◆ TASK DESCRIPTION ◆
Report every line below that has the string "placement" in it.

◆ MATERIAL TO PROCESS ◆
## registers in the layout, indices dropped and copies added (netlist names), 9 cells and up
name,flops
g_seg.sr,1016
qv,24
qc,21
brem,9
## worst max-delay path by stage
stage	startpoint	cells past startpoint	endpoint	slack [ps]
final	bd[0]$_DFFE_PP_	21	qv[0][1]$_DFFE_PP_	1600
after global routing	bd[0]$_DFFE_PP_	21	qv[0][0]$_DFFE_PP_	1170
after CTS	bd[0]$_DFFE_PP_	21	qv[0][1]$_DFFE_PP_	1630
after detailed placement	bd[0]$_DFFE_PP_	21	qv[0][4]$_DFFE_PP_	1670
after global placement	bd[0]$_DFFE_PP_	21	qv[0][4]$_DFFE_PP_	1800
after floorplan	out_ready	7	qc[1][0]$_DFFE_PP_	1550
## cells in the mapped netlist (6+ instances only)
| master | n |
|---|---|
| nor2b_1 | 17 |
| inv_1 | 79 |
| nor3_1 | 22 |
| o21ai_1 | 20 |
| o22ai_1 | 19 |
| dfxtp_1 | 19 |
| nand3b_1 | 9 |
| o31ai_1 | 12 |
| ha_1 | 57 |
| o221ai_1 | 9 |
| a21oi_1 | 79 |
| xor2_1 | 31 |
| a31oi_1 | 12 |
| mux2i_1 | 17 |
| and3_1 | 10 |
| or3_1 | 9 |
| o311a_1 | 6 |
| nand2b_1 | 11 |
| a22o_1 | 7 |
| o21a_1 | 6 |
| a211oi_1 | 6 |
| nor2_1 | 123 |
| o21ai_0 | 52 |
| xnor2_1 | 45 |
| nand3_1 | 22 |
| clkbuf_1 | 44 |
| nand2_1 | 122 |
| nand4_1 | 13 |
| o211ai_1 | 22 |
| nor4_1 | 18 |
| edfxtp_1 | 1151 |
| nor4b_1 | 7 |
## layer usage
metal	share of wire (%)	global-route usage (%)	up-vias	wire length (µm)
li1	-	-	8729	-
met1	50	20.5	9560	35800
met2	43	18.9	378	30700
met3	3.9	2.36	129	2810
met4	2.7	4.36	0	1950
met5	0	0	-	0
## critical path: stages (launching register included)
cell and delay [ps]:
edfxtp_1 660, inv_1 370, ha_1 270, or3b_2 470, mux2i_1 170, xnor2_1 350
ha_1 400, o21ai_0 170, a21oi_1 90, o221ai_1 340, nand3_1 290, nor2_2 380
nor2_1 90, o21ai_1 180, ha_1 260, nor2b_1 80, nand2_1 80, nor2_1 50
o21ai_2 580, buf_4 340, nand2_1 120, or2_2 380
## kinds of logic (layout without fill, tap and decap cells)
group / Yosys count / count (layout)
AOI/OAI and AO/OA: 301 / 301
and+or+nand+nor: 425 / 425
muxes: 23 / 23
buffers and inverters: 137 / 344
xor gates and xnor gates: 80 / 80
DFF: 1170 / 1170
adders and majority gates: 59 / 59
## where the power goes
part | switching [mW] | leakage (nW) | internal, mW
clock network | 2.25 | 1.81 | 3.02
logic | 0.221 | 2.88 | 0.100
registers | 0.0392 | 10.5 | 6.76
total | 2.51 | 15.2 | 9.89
Source: an optimization exercise on an open RTL-to-GDS flow (aim: small area and a short achievable clock period). Production flows keep margins and buffers that such runs may drop. The RTL was checked by simulation tests, not by an equivalence proof against the original design.

== JK ==
## lng_unit
module lng_unit (
    input  wire        clk,
    input  wire        rst,         
    input  wire        issue,
    input  wire [5:0]  op,
    input  wire [14:0] m,
    input  wire [39:0] a,
    input  wire [39:0] b,
    input  wire [39:0] acc_lo,      
    input  wire [39:0] acc_hi,      
    input  wire        psn,         
    input  wire [2:0]  slot,
    input  wire [19:0] origin,      
    output wire        ready,
    output wire        done,
    output wire        trap,
    output wire        pair,
    output wire [39:0] r0,
    output wire [39:0] r1,
    output wire [7:0]  cause,
    output wire [17:0] info
);
For scale: ~8300 cells after synthesis, about 250 flip-flops, ~320 I/O pins.
==> flow/config.mk <==
export PLATFORM = sky130hd
export DESIGN_NAME = lng_unit
export DESIGN_NICKNAME = lng_unit
export VERILOG_FILES = /design/flow/design.v
export SDC_FILE = /design/flow/constraint.sdc
export NUM_CORES = 4
export LEC_CHECK = 0
export ABC_AREA = 1
export CAP_MARGIN = 75
export CORE_MARGIN = 2
export CORE_UTILIZATION = 40
export SLEW_MARGIN = 75
==> flow/constraint.sdc <==
create_clock -name core_clock -period 25.0 [get_ports {clk}]
set_input_delay 5.0000 -clock core_clock [delete_from_list [all_inputs] [get_ports {clk}]]
set_output_delay 5.0000 -clock core_clock [all_outputs]
set_load 0.01 [all_outputs]
run.sh (not shown) runs the stock make flow with config.mk's settings and CLKGATE_MAP_FILE= SYNTH_SCRIPT=/design/flow/synth_recipe.tcl, a recipe that flattens the netlist after the stock synthesis.
--- input diff JK..MS ---
--- a/flow/design.v
+++ b/flow/design.v
@@ -201,37 +201,37 @@
             u = u ^ {39{bctl[3*j+2]}};
             rowe[39*j +: 39] = {~u[38], u[37:0]};
             rneg[j] = bctl[3*j+2];
         end
     end
     wire        inc  = !hz && hinv;
     wire [71:0] hrow = hz ? 72'd0 : ({xh[35:0], xl[35:0]} ^ {72{hinv}});
     wire [71:0] tx, ty, tsum;
     lng_mtree u_tree (.e(rowe), .h(hrow), .ng({rneg[6:1], rneg[0] | inc}), .x(tx), .y(ty));
-    lng_add #(72) u_mcpa (.x(tx), .y(ty), .ci(1'b0), .s(tsum), .co());
+    lng_add #(72, 1) u_mcpa (.x(tx), .y(ty), .ci(1'b0), .s(tsum), .co());
     wire        dci  = ~bsign;
     wire [38:0] dn39 = {3'b111, xb[35:0]};
     wire [38:0] dx   = {1'b0, xl[35:0], xa[35:34]};
     wire [38:0] dt1, dt2, dt3;
     lng_add #(39) u_d1 (.x(dx), .y(dn39),              .ci(dci),  .s(dt1), .co());
     lng_add #(39) u_d2 (.x(dx), .y({dn39[37:0], dci}), .ci(dci),  .s(dt2), .co());
     lng_add #(39) u_d3 (.x(dx), .y(xh[38:0]),          .ci(1'b0), .s(dt3), .co());
     wire [1:0]  dqa = !dt3[38] ? 2'd3 : !dt2[38] ? 2'd2 : !dt1[38] ? 2'd1 : 2'd0;
     wire [35:0] dra = !dt3[38] ? dt3[35:0] : !dt2[38] ? dt2[35:0] :
                       !dt1[38] ? dt1[35:0] : dx[35:0];
     wire [37:0] dy   = {1'b0, dra, xa[33]};
     wire [37:0] dtb;
     lng_add #(38) u_db (.x(dy), .y(dn39[37:0]), .ci(dci), .s(dtb), .co());
     wire [35:0] dr = dtb[37] ? dy[35:0] : dtb[35:0];
     wire [35:0] dq = {xa[32:0], dqa, ~dtb[37]};
     wire [21:0] sq_cat = {xh[19:0], xa[35:34]};
     wire [22:0] sq_dif;
-    lng_add #(23) u_sq (.x({1'b0, sq_cat}), .y(~{3'b000, xl[17:0], 2'b01}), .ci(1'b1), .s(sq_dif), .co());
+    lng_add #(23, 1) u_sq (.x({1'b0, sq_cat}), .y(~{3'b000, xl[17:0], 2'b01}), .ci(1'b1), .s(sq_dif), .co());
     wire        sq_ge  = ~sq_dif[22];
     wire [19:0] sq_rem = sq_ge ? sq_dif[19:0] : sq_cat[19:0];
     reg [31:0] ci_r0;        
     reg [31:0] ci_t;         
     reg [31:0] ci_c;         
     integer e, n;
     always @* begin
         case (m[3:0])
             4'd0:    begin ci_t = 32'hd0ad51c1; ci_r0 = {a[7:0],  24'd0}; end
@@ -427,39 +427,52 @@
         end else if (fin) begin
             busy   <= 1'b0;
             rdy    <= 1'b1;
             done_r <= 1'b1;
             trap_r <= ftrap;
             pair_r <= is_wide && !ftrap;
         end
     end
 endmodule
-module lng_add #(parameter W = 8) (
+module lng_add #(parameter W = 8, parameter BK = 0) (
     input  wire [W-1:0] x,
     input  wire [W-1:0] y,
     input  wire         ci,
     output wire [W-1:0] s,
     output wire         co
 );
     reg [W-1:0] g, p, gg, pp;
     integer d, i;
     always @* begin
         g = x & y;
         p = x ^ y;
         gg = g;
         pp = p;
         gg[0] = g[0] | (p[0] & ci);
-        for (d = 1; d < W; d = d * 2)
-            for (i = 0; i < W; i = i + 1)
-                if ((i & d) != 0) begin
-                    gg[i] = gg[i] | (pp[i] & gg[(i & ~(2*d - 1)) + d - 1]);
-                    pp[i] = pp[i] & pp[(i & ~(2*d - 1)) + d - 1];
+        if (BK == 0) begin
+            for (d = 1; d < W; d = d * 2)
+                for (i = 0; i < W; i = i + 1)
+                    if ((i & d) != 0) begin
+                        gg[i] = gg[i] | (pp[i] & gg[(i & ~(2*d - 1)) + d - 1]);
+                        pp[i] = pp[i] & pp[(i & ~(2*d - 1)) + d - 1];
+                    end
+        end else begin
+            for (d = 1; d < W; d = d * 2)
+                for (i = 2*d - 1; i < W; i = i + 2*d) begin
+                    gg[i] = gg[i] | (pp[i] & gg[i-d]);
+                    pp[i] = pp[i] & pp[i-d];
+                end
+            for (d = 64; d >= 1; d = d / 2)
+                for (i = 3*d - 1; i < W; i = i + 2*d) begin
+                    gg[i] = gg[i] | (pp[i] & gg[i-d]);
+                    pp[i] = pp[i] & pp[i-d];
                 end
+        end
     end
     assign s  = p ^ {gg[W-2:0], ci};
     assign co = gg[W-1];
 endmodule
 module lng_mtree (
     input  wire [272:0] e,
     input  wire [71:0]  h,
     input  wire [6:0]   ng,
     output wire [71:0]  x,
## What came out
Status: number of H-tree levels parity (MS, JK). The area growth from synthesis to layout number comes out higher for JK vs MS. Wire length reported by the detailed router improves in MS relative to JK. Global-route usage: MS and JK compared, lower one is MS. Lower synthesized cell area among MS and JK: JK.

◆ RESPONSE FOR THIS EXERCISE ◆
after detailed placement	bd[0]$_DFFE_PP_	21	qv[0][4]$_DFFE_PP_	1670
after global placement	bd[0]$_DFFE_PP_	21	qv[0][4]$_DFFE_PP_	1800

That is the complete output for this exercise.